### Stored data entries
-- Opening Marker --

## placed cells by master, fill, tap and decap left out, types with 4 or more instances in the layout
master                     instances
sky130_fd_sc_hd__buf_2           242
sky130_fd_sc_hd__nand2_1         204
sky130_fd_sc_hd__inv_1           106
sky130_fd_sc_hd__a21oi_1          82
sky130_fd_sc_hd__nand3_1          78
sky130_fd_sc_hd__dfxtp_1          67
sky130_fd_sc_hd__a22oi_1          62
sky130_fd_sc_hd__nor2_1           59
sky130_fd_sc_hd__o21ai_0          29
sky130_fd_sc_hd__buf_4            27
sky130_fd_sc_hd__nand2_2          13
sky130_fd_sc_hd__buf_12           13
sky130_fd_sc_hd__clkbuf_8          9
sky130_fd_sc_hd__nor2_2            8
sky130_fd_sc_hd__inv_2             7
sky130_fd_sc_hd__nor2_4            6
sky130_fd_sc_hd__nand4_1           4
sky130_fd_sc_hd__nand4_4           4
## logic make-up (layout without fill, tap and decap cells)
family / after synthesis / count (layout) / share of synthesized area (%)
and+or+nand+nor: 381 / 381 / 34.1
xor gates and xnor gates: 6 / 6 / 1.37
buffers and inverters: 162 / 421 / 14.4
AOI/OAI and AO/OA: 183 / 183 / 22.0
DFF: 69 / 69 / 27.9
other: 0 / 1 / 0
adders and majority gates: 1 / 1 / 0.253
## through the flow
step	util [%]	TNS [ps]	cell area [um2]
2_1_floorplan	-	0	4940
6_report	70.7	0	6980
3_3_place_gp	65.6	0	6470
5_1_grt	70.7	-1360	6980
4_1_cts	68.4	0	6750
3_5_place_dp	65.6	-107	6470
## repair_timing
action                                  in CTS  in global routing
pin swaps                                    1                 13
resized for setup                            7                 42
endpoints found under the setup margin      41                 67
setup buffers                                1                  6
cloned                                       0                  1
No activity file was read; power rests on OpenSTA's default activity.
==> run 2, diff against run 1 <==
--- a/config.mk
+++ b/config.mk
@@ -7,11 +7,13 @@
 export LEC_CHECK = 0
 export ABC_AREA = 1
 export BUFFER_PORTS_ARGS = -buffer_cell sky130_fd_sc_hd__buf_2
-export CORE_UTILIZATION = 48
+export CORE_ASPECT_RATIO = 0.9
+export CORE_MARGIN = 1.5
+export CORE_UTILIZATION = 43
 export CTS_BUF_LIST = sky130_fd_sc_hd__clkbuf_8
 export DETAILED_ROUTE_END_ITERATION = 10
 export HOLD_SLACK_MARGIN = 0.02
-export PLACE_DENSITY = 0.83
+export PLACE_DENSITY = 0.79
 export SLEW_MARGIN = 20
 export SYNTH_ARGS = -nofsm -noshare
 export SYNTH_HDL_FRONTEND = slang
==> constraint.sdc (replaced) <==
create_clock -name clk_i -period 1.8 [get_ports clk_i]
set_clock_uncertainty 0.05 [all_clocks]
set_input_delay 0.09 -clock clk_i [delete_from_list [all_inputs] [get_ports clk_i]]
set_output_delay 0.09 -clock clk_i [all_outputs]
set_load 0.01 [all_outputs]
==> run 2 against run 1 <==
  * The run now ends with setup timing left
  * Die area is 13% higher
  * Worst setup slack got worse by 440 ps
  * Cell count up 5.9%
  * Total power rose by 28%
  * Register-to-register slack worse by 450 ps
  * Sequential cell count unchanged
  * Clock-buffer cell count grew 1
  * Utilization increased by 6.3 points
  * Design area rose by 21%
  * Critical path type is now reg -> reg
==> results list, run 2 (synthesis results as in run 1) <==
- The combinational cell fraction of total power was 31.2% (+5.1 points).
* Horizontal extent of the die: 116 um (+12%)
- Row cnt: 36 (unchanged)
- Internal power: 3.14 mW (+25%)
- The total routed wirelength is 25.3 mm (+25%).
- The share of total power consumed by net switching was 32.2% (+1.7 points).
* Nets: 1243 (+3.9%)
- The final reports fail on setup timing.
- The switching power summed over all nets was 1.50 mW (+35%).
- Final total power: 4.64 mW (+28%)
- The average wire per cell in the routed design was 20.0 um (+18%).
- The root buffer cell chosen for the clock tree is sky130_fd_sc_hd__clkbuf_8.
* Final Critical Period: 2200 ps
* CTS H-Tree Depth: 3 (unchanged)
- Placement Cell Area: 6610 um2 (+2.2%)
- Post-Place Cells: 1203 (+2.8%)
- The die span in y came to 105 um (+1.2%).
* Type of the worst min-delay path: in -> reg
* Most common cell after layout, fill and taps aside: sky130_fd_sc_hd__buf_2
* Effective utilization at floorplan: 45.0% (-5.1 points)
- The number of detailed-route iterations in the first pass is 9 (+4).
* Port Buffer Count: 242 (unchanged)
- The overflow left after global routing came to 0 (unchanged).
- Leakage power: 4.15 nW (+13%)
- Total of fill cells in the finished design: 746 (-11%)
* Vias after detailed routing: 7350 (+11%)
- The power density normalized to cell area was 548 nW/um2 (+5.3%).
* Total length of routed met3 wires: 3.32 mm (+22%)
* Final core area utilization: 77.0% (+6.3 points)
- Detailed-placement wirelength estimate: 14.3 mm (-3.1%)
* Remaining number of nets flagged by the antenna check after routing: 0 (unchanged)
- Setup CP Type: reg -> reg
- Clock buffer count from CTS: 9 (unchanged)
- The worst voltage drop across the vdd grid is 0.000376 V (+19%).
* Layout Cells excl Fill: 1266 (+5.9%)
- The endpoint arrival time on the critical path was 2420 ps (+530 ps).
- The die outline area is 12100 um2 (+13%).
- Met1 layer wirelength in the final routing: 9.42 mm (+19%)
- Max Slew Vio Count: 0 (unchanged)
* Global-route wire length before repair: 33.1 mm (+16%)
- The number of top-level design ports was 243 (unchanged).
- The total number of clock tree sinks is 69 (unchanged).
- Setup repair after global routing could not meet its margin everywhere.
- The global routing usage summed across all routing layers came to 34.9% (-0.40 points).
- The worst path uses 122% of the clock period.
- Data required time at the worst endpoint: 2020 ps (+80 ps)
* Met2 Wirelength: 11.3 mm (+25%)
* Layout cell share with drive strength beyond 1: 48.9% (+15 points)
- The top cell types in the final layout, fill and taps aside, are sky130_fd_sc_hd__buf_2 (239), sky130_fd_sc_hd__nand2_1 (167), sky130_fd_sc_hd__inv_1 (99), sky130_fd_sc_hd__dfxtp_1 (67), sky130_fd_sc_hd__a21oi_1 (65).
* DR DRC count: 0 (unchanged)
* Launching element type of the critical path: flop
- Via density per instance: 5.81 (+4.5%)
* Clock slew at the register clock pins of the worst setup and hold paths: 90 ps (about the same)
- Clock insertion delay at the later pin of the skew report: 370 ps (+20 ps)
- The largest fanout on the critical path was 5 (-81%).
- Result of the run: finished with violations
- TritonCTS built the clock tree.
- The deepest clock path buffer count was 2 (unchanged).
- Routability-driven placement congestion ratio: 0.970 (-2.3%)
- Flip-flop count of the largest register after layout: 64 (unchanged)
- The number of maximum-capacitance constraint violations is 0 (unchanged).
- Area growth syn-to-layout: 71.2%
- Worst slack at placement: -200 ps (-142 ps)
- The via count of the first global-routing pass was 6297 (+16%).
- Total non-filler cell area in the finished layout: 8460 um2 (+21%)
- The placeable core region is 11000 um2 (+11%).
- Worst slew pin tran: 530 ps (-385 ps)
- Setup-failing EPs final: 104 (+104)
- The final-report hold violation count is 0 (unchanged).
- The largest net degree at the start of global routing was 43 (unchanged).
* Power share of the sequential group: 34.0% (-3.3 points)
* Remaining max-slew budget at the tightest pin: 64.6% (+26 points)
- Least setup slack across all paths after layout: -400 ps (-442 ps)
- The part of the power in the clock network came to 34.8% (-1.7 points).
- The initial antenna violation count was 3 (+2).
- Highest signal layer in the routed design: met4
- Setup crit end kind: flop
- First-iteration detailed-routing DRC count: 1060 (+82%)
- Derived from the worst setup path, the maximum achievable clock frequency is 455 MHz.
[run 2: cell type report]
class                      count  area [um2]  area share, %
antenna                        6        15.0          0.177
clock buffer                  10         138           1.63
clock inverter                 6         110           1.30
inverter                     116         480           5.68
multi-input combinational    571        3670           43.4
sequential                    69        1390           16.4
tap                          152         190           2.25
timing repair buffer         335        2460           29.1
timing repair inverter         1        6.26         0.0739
$ cat src/rtl/fp_minmax_cmp_pipe.sv
// Pipelined IEEE-754 min/max and compare unit with RISC-V NaN / signed-zero semantics.
// The result is computed combinationally at the input and carried through an elastic valid/ready pipe.

module fp_minmax_cmp_slot #(
  parameter int PW = 1
) (
  input  logic          clk_i,
  input  logic          rst_i,
  input  logic          flush_i,
  input  logic          vld_i,
  input  logic [PW-1:0] dat_i,
  input  logic          rdy_nxt_i,
  output logic          vld_o,
  output logic [PW-1:0] dat_o,
  output logic          rdy_o
);
  logic          vld_q, vld_d;
  logic [PW-1:0] dat_q, dat_d;

  // A slot can take a new beat when empty or when its current beat leaves this cycle.
  assign rdy_o = ~vld_q | rdy_nxt_i;
  assign vld_o = vld_q;
  assign dat_o = dat_q;

  always_comb begin
    vld_d = vld_q;
    dat_d = dat_q;
    if (rdy_o) begin
      vld_d = vld_i;
      if (vld_i) dat_d = dat_i;
    end
    if (flush_i) vld_d = 1'b0;
  end

  always_ff @(posedge clk_i or posedge rst_i) begin
    if (rst_i) begin
      vld_q <= 1'b0;
      dat_q <= '0;
    end else begin
      vld_q <= vld_d;
      dat_q <= dat_d;
    end
  end
endmodule

module fp_minmax_cmp_pipe #(
  parameter int EXP_W  = 8,
  parameter int MAN_W  = 23,
  parameter int STAGES = 1,
  parameter int TAG_W  = 4,
  localparam int W     = 1 + EXP_W + MAN_W
) (
  input  logic             clk_i,
  input  logic             rst_i,
  input  logic             flush_i,
  input  logic             in_valid_i,
  output logic             in_ready_o,
  input  logic [2:0]       op_i,
  input  logic [W-1:0]     rs1_i,
  input  logic [W-1:0]     rs2_i,
  input  logic [TAG_W-1:0] tag_i,
  output logic             out_valid_o,
  input  logic             out_ready_i,
  output logic [W-1:0]     rd_o,
  output logic             nv_o,
  output logic [TAG_W-1:0] tag_o
);
  typedef enum logic [2:0] {
    OP_FMIN = 3'd0,
    OP_FMAX = 3'd1,
    OP_FEQ  = 3'd2,
    OP_FLT  = 3'd3,
    OP_FLE  = 3'd4
  } op_e;

  typedef struct packed {
    logic [W-1:0]     rd;
    logic             nv;
    logic [TAG_W-1:0] tag;
  } res_t;

  localparam int PW = $bits(res_t);
  localparam logic [W-1:0] CANON_NAN = {1'b0, {EXP_W{1'b1}}, 1'b1, {(MAN_W-1){1'b0}}};

  logic sa, sb, nan_a, nan_b, snan_a, snan_b, any_nan, any_snan;
  logic mag_lt_ab, mag_lt_ba, lt_ab, lt_ba, both_zero, feq, flt;
  res_t res;

  always_comb begin
    sa        = rs1_i[W-1];
    sb        = rs2_i[W-1];
    nan_a     = (&rs1_i[W-2:MAN_W]) & (|rs1_i[MAN_W-1:0]);
    nan_b     = (&rs2_i[W-2:MAN_W]) & (|rs2_i[MAN_W-1:0]);
    snan_a    = nan_a & ~rs1_i[MAN_W-1];
    snan_b    = nan_b & ~rs2_i[MAN_W-1];
    any_nan   = nan_a | nan_b;
    any_snan  = snan_a | snan_b;
    mag_lt_ab = rs1_i[W-2:0] < rs2_i[W-2:0];
    mag_lt_ba = rs2_i[W-2:0] < rs1_i[W-2:0];
    // Sign-magnitude total order: differing signs decide outright, so -0 < +0 here.
    lt_ab     = (sa != sb) ? sa : (sa ? mag_lt_ba : mag_lt_ab);
    lt_ba     = (sa != sb) ? sb : (sa ? mag_lt_ab : mag_lt_ba);
    both_zero = ~(|rs1_i[W-2:0]) & ~(|rs2_i[W-2:0]);
    feq       = (rs1_i == rs2_i) | both_zero;
    flt       = lt_ab & ~both_zero;

    res     = '0;
    res.tag = tag_i;
    case (op_i)
      OP_FMIN, OP_FMAX: begin
        res.nv = any_snan;
        if (nan_a & nan_b)      res.rd = CANON_NAN;
        else if (nan_a)         res.rd = rs2_i;
        else if (nan_b)         res.rd = rs1_i;
        else if (op_i == OP_FMIN) res.rd = lt_ba ? rs2_i : rs1_i;
        else                    res.rd = lt_ab ? rs2_i : rs1_i;
      end
      OP_FEQ: begin
        res.nv    = any_snan;
        res.rd[0] = ~any_nan & feq;
      end
      OP_FLT: begin
        res.nv    = any_nan;
        res.rd[0] = ~any_nan & flt;
      end
      OP_FLE: begin
        res.nv    = any_nan;
        res.rd[0] = ~any_nan & (flt | feq);
      end
      default: ;
    endcase
  end

  // Index 0 is the input beat; index s+1 is the output of slot s.
  logic [STAGES:0]         vld_pipe;
  logic [STAGES:0]         rdy_pipe;
  logic [STAGES:0][PW-1:0] dat_pipe;
  res_t                    out_res;

  assign vld_pipe[0]      = in_valid_i;
  assign dat_pipe[0]      = res;
  assign rdy_pipe[STAGES] = out_ready_i;

  for (genvar s = 0; s < STAGES; s++) begin : g_slot
    fp_minmax_cmp_slot #(.PW(PW)) u_slot (
      .clk_i    (clk_i),
      .rst_i    (rst_i),
      .flush_i  (flush_i),
      .vld_i    (vld_pipe[s]),
      .dat_i    (dat_pipe[s]),
      .rdy_nxt_i(rdy_pipe[s+1]),
      .vld_o    (vld_pipe[s+1]),
      .dat_o    (dat_pipe[s+1]),
      .rdy_o    (rdy_pipe[s])
    );
  end

  assign out_res     = dat_pipe[STAGES];
  assign in_ready_o  = rdy_pipe[0];
  assign out_valid_o = vld_pipe[STAGES];
  assign rd_o        = out_res.rd;
  assign nv_o        = out_res.nv;
  assign tag_o       = out_res.tag;
endmodule
$ cat config.mk
export PLATFORM = sky130hd
export DESIGN_NAME = rx_frame_sequencer_flat
export DESIGN_NICKNAME = d
export VERILOG_FILES = /design/src/rtl/phy_rx_pkg.sv /design/src/rtl/rx_frame_sequencer_if.sv /design/src/rtl/psdu_byte_packer.sv /design/src/rtl/rx_frame_sequencer.sv /design/src/flat_wrapper.sv
export SDC_FILE = /design/constraint.sdc
export NUM_CORES = 1
export LEC_CHECK = 0
export ABC_AREA = 1
export BUFFER_PORTS_ARGS = -buffer_cell sky130_fd_sc_hd__buf_2
export CORE_MARGIN = 5
export CORE_UTILIZATION = 40
export CTS_CLUSTER_DIAMETER = 80
export DETAILED_ROUTE_END_ITERATION = 8
export PLACE_DENSITY = 0.63
export SYNTH_ARGS = -nofsm -noshare
export SYNTH_HDL_FRONTEND = slang
export SYNTH_SLANG_ARGS = --single-unit
$ cat constraint.sdc
create_clock -name clk -period 2 [get_ports clk]
set_clock_uncertainty 0.2 [all_clocks]
set_input_delay 0.3 -clock clk [delete_from_list [all_inputs] [get_ports clk]]
set_output_delay 0.3 -clock clk [all_outputs]
set_load 0.05 [all_outputs]
File: config.mk
export PLATFORM = sky130hd
export DESIGN_NAME = clock_time_setter
export DESIGN_NICKNAME = d
export VERILOG_FILES = /design/src/rtl/clock_time_setter.sv
export SDC_FILE = /design/constraint.sdc
export NUM_CORES = 1
export LEC_CHECK = 0
export BUFFER_PORTS_ARGS = -buffer_cell sky130_fd_sc_hd__buf_2
export CORE_MARGIN = 2
export CORE_UTILIZATION = 35
export DETAILED_ROUTE_END_ITERATION = 6
export PLACE_DENSITY = 0.65
export RECOVER_POWER = 100
export SLEW_MARGIN = 40
export SYNTH_ARGS = -nofsm -noshare
export SYNTH_HDL_FRONTEND = slang
export SYNTH_SLANG_ARGS = --single-unit
File: constraint.sdc
create_clock -name clk -period 3.2 [get_ports clk]
set_input_delay 0 -clock clk [delete_from_list [all_inputs] [get_ports clk]]
set_output_delay 0 -clock clk [all_outputs]
set_load 0.01 [all_outputs]
File: src/rtl/clock_time_setter.sv
// HH:MM:SS time-keeping and key-driven time-setting controller.
// Optional field blinking in set mode is enabled by defining DIGITALCLOCK_BLINK_EN.
module clock_time_setter #(
   parameter int BLINK_DIV = 25_000_000
) (
   input  logic       clk,
   input  logic       rst,
   input  logic       tick_1hz,
   input  logic       key_mode,
   input  logic       key_inc,
   input  logic       key_dec,
   output logic [4:0] hh,
   output logic [5:0] mm,
   output logic [5:0] ss,
   output logic       set_mode,
   output logic [1:0] sel,
   output logic [2:0] blank
);

   // state  | meaning
   // RUN    | time advances on tick_1hz, INC/DEC ignored
   // SET_HH | time frozen, INC/DEC adjust hours
   // SET_MM | time frozen, INC/DEC adjust minutes
   // SET_SS | time frozen, INC/DEC adjust seconds
   typedef enum logic [1:0] {RUN = 2'd0, SET_HH = 2'd1, SET_MM = 2'd2, SET_SS = 2'd3} state_t;

   state_t     state_q, state_d;
   logic [4:0] hh_q, hh_d;
   logic [5:0] mm_q, mm_d;
   logic [5:0] ss_q, ss_d;
   logic [2:0] prev_q;
   logic       set_mode_q;
   logic [2:0] blank_q, blank_d;

   logic press_mode, press_inc, press_dec, adj_up, adj_dn;

   if (BLINK_DIV < 2) begin : g_div_chk
      $error("BLINK_DIV must be at least 2");
   end

   assign press_mode = prev_q[2] & ~key_mode;
   assign press_inc  = prev_q[1] & ~key_inc;
   assign press_dec  = prev_q[0] & ~key_dec;
   assign adj_up     = press_inc & ~press_dec;
   assign adj_dn     = press_dec & ~press_inc;

   always_comb begin
      state_d = state_q;
      hh_d    = hh_q;
      mm_d    = mm_q;
      ss_d    = ss_q;
      // A tick in RUN is honoured even when MODE is pressed in the same cycle.
      if (state_q == RUN && tick_1hz) begin
         if (ss_q == 6'd59) begin
            ss_d = 6'd0;
            if (mm_q == 6'd59) begin
               mm_d = 6'd0;
               hh_d = (hh_q == 5'd23) ? 5'd0 : hh_q + 5'd1;
            end else begin
               mm_d = mm_q + 6'd1;
            end
         end else begin
            ss_d = ss_q + 6'd1;
         end
      end
      if (press_mode) begin
         state_d = state_t'(state_q + 2'd1);
      end else begin
         case (state_q)
            SET_HH: begin
               if (adj_up)      hh_d = (hh_q == 5'd23) ? 5'd0 : hh_q + 5'd1;
               else if (adj_dn) hh_d = (hh_q == 5'd0) ? 5'd23 : hh_q - 5'd1;
            end
            SET_MM: begin
               if (adj_up)      mm_d = (mm_q == 6'd59) ? 6'd0 : mm_q + 6'd1;
               else if (adj_dn) mm_d = (mm_q == 6'd0) ? 6'd59 : mm_q - 6'd1;
            end
            SET_SS: begin
               if (adj_up)      ss_d = (ss_q == 6'd59) ? 6'd0 : ss_q + 6'd1;
               else if (adj_dn) ss_d = (ss_q == 6'd0) ? 6'd59 : ss_q - 6'd1;
            end
            default: ;
         endcase
      end
   end

`ifdef DIGITALCLOCK_BLINK_EN
   localparam int CW = (BLINK_DIV > 1) ? $clog2(BLINK_DIV) : 1;

   logic [CW-1:0] cnt_q, cnt_d;
   logic          phase_q, phase_d;
   logic          press_any;

   assign press_any = press_mode | press_inc | press_dec;

   always_comb begin
      cnt_d   = cnt_q;
      phase_d = phase_q;
      // Restart with the field visible whenever the user interacts.
      if (press_any || state_d != state_q) begin
         cnt_d   = '0;
         phase_d = 1'b0;
      end else if (cnt_q == CW'(BLINK_DIV - 1)) begin
         cnt_d   = '0;
         phase_d = ~phase_q;
      end else begin
         cnt_d = cnt_q + CW'(1);
      end
      case (state_d)
         SET_HH:  blank_d = {phase_d, 2'b00};
         SET_MM:  blank_d = {1'b0, phase_d, 1'b0};
         SET_SS:  blank_d = {2'b00, phase_d};
         default: blank_d = 3'b000;
      endcase
   end

   always_ff @(posedge clk) begin
      if (rst) begin
         cnt_q   <= '0;
         phase_q <= 1'b0;
      end else begin
         cnt_q   <= cnt_d;
         phase_q <= phase_d;
      end
   end
`else
   assign blank_d = 3'b000;
`endif

   always_ff @(posedge clk) begin
      if (rst) begin
         state_q    <= RUN;
         hh_q       <= 5'd0;
         mm_q       <= 6'd0;
         ss_q       <= 6'd0;
         prev_q     <= 3'b111;
         set_mode_q <= 1'b0;
         blank_q    <= 3'b000;
      end else begin
         state_q    <= state_d;
         hh_q       <= hh_d;
         mm_q       <= mm_d;
         ss_q       <= ss_d;
         prev_q     <= {key_mode, key_inc, key_dec};
         set_mode_q <= (state_d != RUN);
         blank_q    <= blank_d;
      end
   end

   assign hh       = hh_q;
   assign mm       = mm_q;
   assign ss       = ss_q;
   assign sel      = state_q;
   assign set_mode = set_mode_q;
   assign blank    = blank_q;

endmodule
`src/rtl/spi_arbiter.sv`:
```
// Round-robin scheduler sharing one SPI master among NREQ byte-transfer requesters.
// Arbitrates in IDLE, drives the master, waits a fixed shift time, returns the received byte.
module spi_arbiter #(
   parameter int NREQ        = 3,
   parameter int XFER_CYCLES = 10
) (
   input  logic              clk,
   input  logic              reset,
   input  logic [NREQ-1:0]   req,
   input  logic [NREQ*8-1:0] req_data,
   input  logic [NREQ*2-1:0] req_slave,
   output logic [NREQ-1:0]   gnt,
   output logic [NREQ-1:0]   done,
   output logic              err,
   output logic [7:0]        rsp_data,
   output logic              busy,
   output logic              start,
   output logic [1:0]        slaveSelect,
   output logic [7:0]        masterDataToSend,
   input  logic [7:0]        masterDataReceived
);
   localparam int PW = (NREQ > 1) ? $clog2(NREQ) : 1;
   localparam int CW = (XFER_CYCLES > 1) ? $clog2(XFER_CYCLES) : 1;
   localparam logic [NREQ-1:0] ONE = NREQ'(1);

   typedef enum logic [2:0] {S_IDLE, S_LOAD, S_START, S_XFER, S_ERR, S_DONE} state_t;

   state_t          state_q;
   logic [PW-1:0]   ptr_q, win_q, win_d;
   logic [CW-1:0]   cnt_q;
   logic [NREQ-1:0] gnt_q, done_q;
   logic            err_q, busy_q, start_q;
   logic [7:0]      rsp_q, mdts_q;
   logic [1:0]      ss_q;
   logic            win_vld_d;
   logic [1:0]      slave_d;
   logic [7:0]      data_d;
   int              idx;

   // Scan from the farthest position back toward ptr so the nearest set bit wins last.
   always_comb begin
      win_vld_d = 1'b0;
      win_d     = '0;
      idx       = 0;
      for (int k = NREQ - 1; k >= 0; k--) begin
         idx = (int'(ptr_q) + k) % NREQ;
         if (req[idx]) begin
            win_vld_d = 1'b1;
            win_d     = PW'(idx);
         end
      end
   end

   assign slave_d = req_slave[{win_d, 1'b0} +: 2];
   assign data_d  = req_data[{win_d, 3'b000} +: 8];

   always_ff @(posedge clk or posedge reset) begin
      if (reset) begin
         state_q <= S_IDLE;
         ptr_q   <= '0;
         win_q   <= '0;
         cnt_q   <= '0;
         gnt_q   <= '0;
         done_q  <= '0;
         err_q   <= 1'b0;
         busy_q  <= 1'b0;
         start_q <= 1'b0;
         rsp_q   <= '0;
         mdts_q  <= '0;
         ss_q    <= '0;
      end else begin
         case (state_q)
            S_IDLE: if (win_vld_d) begin
               win_q  <= win_d;
               gnt_q  <= ONE << win_d;
               busy_q <= 1'b1;
               if (slave_d == 2'd3) begin
                  state_q <= S_ERR;
               end else begin
                  ss_q    <= slave_d;
                  mdts_q  <= data_d;
                  state_q <= S_LOAD;
               end
            end
            S_LOAD: begin
               start_q <= 1'b1;
               state_q <= S_START;
            end
            S_START: begin
               start_q <= 1'b0;
               cnt_q   <= '0;
               state_q <= S_XFER;
            end
            S_XFER: begin
               if (cnt_q == CW'(XFER_CYCLES - 1)) begin
                  rsp_q   <= masterDataReceived;
                  done_q  <= gnt_q;
                  state_q <= S_DONE;
               end else begin
                  cnt_q <= cnt_q + 1'b1;
               end
            end
            // Rejected request: master untouched, report the error one cycle after grant.
            S_ERR: begin
               rsp_q   <= '0;
               done_q  <= gnt_q;
               err_q   <= 1'b1;
               state_q <= S_DONE;
            end
            S_DONE: begin
               done_q  <= '0;
               err_q   <= 1'b0;
               gnt_q   <= '0;
               busy_q  <= 1'b0;
               ptr_q   <= (win_q == PW'(NREQ - 1)) ? '0 : win_q + 1'b1;
               state_q <= S_IDLE;
            end
            default: state_q <= S_IDLE;
         endcase
      end
   end

   assign gnt              = gnt_q;
   assign done             = done_q;
   assign err              = err_q;
   assign rsp_data         = rsp_q;
   assign busy             = busy_q;
   assign start            = start_q;
   assign slaveSelect      = ss_q;
   assign masterDataToSend = mdts_q;
endmodule
```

-- Closing Marker --

### Task
Copy out, word for word, the part of the entries above that begins at the line with "--- a/config.mk" and ends at the line with "count up 5.9%", including both.

### Result below
--- a/config.mk
+++ b/config.mk
@@ -7,11 +7,13 @@
 export LEC_CHECK = 0
 export ABC_AREA = 1
 export BUFFER_PORTS_ARGS = -buffer_cell sky130_fd_sc_hd__buf_2
-export CORE_UTILIZATION = 48
+export CORE_ASPECT_RATIO = 0.9
+export CORE_MARGIN = 1.5
+export CORE_UTILIZATION = 43
 export CTS_BUF_LIST = sky130_fd_sc_hd__clkbuf_8
 export DETAILED_ROUTE_END_ITERATION = 10
 export HOLD_SLACK_MARGIN = 0.02
-export PLACE_DENSITY = 0.83
+export PLACE_DENSITY = 0.79
 export SLEW_MARGIN = 20
 export SYNTH_ARGS = -nofsm -noshare
 export SYNTH_HDL_FRONTEND = slang
==> constraint.sdc (replaced) <==
create_clock -name clk_i -period 1.8 [get_ports clk_i]
set_clock_uncertainty 0.05 [all_clocks]
set_input_delay 0.09 -clock clk_i [delete_from_list [all_inputs] [get_ports clk_i]]
set_output_delay 0.09 -clock clk_i [all_outputs]
set_load 0.01 [all_outputs]
==> run 2 against run 1 <==
  * The run now ends with setup timing left
  * Die area is 13% higher
  * Worst setup slack got worse by 440 ps
  * Cell count up 5.9%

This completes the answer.